Re: [ADMIN] Shared memory corrupted?
On Thu, 30 Oct 2003, Jeff Boes wrote: JB> We are experiencing the following error, usually during our nightly JB> delete-and-vacuum cycle (when there are very few other connections to JB> the database): JB> JB> 2003-10-30 01:36:59 [25392] LOG: server process (pid 697) was JB> terminated by signal 14 JB> 2003-10-30 01:36:59 [25392] LOG: terminating any other active server JB> processes JB> 2003-10-30 01:37:01 [1977] FATAL: The database system is in recovery mode JB> 2003-10-30 01:37:08 [25392] LOG: all server processes terminated; JB> reinitializing shared memory and semaphores JB> 2003-10-30 01:37:09 [2856] FATAL: The database system is starting up JB> 2003-10-30 01:37:09 [2855] LOG: database system was interrupted at JB> 2003-10-30 01:26:13 EST JB> JB> The only clues we have are that the server processes interrupted by JB> "signal 14" *seem* to be backends connected to Apache processes (on JB> another server). But even that isn't certain, because of the difficulty JB> in tracking down which process was doing what at the time. Signal 14 is SIGALRM. Some kind of badly-behaving watchdog? Sincerely, D.Marck [DM5020, MCK-RIPE, DM3-RIPN] *** Dmitry Morozovsky --- D.Marck --- Wild Woozle --- [EMAIL PROTECTED] *** ---(end of broadcast)--- TIP 9: the planner will ignore your desire to choose an index scan if your joining column's datatypes do not match
Re: [ADMIN] Shared memory corrupted?
Jeff Boes <[EMAIL PROTECTED]> writes: > [How would a plperl function that changes the local behavior of SIGALRM > affect the backend?] IIRC, SIGALRM is used for two things: one, to trigger a deadlock check cycle if we wait too long for a lock (see deadlock_timeout), and two, to implement statement_timeout. If you are using statement_timeout then I think it would be dangerous to mess with SIGALRM at all. If you are not, then I think it would be all right to modify the SIGALRM handler setting locally, as long as you restore it to its original setting when you are done. Don't try to run any database access operations while you have a nonstandard setting of the SIGALRM handler, though, or you risk problems with deadlock checking. regards, tom lane ---(end of broadcast)--- TIP 6: Have you searched our list archives? http://archives.postgresql.org
Re: [ADMIN] Shared memory corrupted?
Tom Lane wrote: [ thinks... ] Another possibility is that you are running some non-Postgres code that resets SIGALRM handling to default.
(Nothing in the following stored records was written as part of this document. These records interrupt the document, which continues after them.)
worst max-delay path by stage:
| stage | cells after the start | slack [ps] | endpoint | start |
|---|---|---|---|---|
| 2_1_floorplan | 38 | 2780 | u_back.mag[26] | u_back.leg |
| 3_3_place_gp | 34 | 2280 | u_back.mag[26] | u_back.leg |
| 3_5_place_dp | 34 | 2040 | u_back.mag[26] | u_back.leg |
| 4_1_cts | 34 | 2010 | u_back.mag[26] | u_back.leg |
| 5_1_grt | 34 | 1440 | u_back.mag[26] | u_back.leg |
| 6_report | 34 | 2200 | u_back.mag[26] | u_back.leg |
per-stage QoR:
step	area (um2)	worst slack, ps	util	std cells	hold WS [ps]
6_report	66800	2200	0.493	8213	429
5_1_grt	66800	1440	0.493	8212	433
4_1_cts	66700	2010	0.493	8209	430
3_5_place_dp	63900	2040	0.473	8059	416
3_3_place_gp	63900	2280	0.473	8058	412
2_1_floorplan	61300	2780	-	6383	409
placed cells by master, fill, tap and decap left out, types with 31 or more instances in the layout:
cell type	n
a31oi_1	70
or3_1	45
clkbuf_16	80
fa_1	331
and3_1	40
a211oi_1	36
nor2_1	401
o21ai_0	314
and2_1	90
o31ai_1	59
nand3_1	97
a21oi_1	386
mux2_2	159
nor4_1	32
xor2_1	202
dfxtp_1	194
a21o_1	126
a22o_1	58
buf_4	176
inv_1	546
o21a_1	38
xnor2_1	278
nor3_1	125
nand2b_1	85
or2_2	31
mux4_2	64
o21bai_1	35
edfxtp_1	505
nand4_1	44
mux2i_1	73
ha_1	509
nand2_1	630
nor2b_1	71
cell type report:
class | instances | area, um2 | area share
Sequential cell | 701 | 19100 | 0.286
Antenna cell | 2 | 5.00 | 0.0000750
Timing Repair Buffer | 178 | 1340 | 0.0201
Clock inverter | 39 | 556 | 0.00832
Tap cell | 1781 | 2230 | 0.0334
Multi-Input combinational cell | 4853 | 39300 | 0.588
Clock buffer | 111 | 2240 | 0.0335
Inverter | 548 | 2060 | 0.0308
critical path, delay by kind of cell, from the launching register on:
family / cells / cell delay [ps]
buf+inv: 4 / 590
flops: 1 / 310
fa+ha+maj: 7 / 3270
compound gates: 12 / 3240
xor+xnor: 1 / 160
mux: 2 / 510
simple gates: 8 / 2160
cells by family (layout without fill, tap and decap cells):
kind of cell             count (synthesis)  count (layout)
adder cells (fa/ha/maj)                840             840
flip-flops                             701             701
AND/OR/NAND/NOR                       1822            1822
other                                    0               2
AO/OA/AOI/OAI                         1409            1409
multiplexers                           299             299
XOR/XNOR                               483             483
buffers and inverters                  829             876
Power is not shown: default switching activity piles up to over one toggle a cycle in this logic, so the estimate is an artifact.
I have heard rumors that Perl will do that in some cases, for example. Are you using plperl? Yes, we are. I know there are some places in the code where SIGALRM is used, so I'll start looking there. But if you or anyone else thinks of anything, let me know ... [How would a plperl function that changes the local behavior of SIGALRM affect the backend?] -- Jeff Boes vox 269.226.9550 ext 24 Database Engineer fax 269.349.9076 Nexcerpt, Inc. http://www.nexcerpt.com ...Nexcerpt... Extend your Expertise ---(end of broadcast)--- TIP 4: Don't 'kill -9' the postmaster
Re: [ADMIN] Shared memory corrupted?
Jeff Boes <[EMAIL PROTECTED]> writes: > Tom Lane wrote: >> What's signal 14 on your machine? (Look in /usr/include/signal.h to >> be sure.) Also, what PG version is this? > 14) SIGALRM > This is Pg 7.3.4, running on Linux 7.3 (Kernel 2.4.18-18.7.xsmp on a > 2-processor i686). Hm. That doesn't make any sense at all, because SIGALRM is either caught by a handler or ignored everywhere in the Postgres backend. There is no situation where it could legitimately cause process termination. Is it possible you are dealing with a kernel bug? [ thinks... ] Another possibility is that you are running some non-Postgres code that resets SIGALRM handling to default. I have heard rumors that Perl will do that in some cases, for example. Are you using plperl? regards, tom lane ---(end of broadcast)--- TIP 9: the planner will ignore your desire to choose an index scan if your joining column's datatypes do not match
Re: [ADMIN] Shared memory corrupted?
Jeff Boes <[EMAIL PROTECTED]> writes: > We are experiencing the following error, usually during our nightly > delete-and-vacuum cycle (when there are very few other connections to > the database): > 2003-10-30 01:36:59 [25392] LOG: server process (pid 697) was > terminated by signal 14 What's signal 14 on your machine? (Look in /usr/include/signal.h to be sure.) Also, what PG version is this? regards, tom lane ---(end of broadcast)--- TIP 1: subscribe and unsubscribe commands go to [EMAIL PROTECTED]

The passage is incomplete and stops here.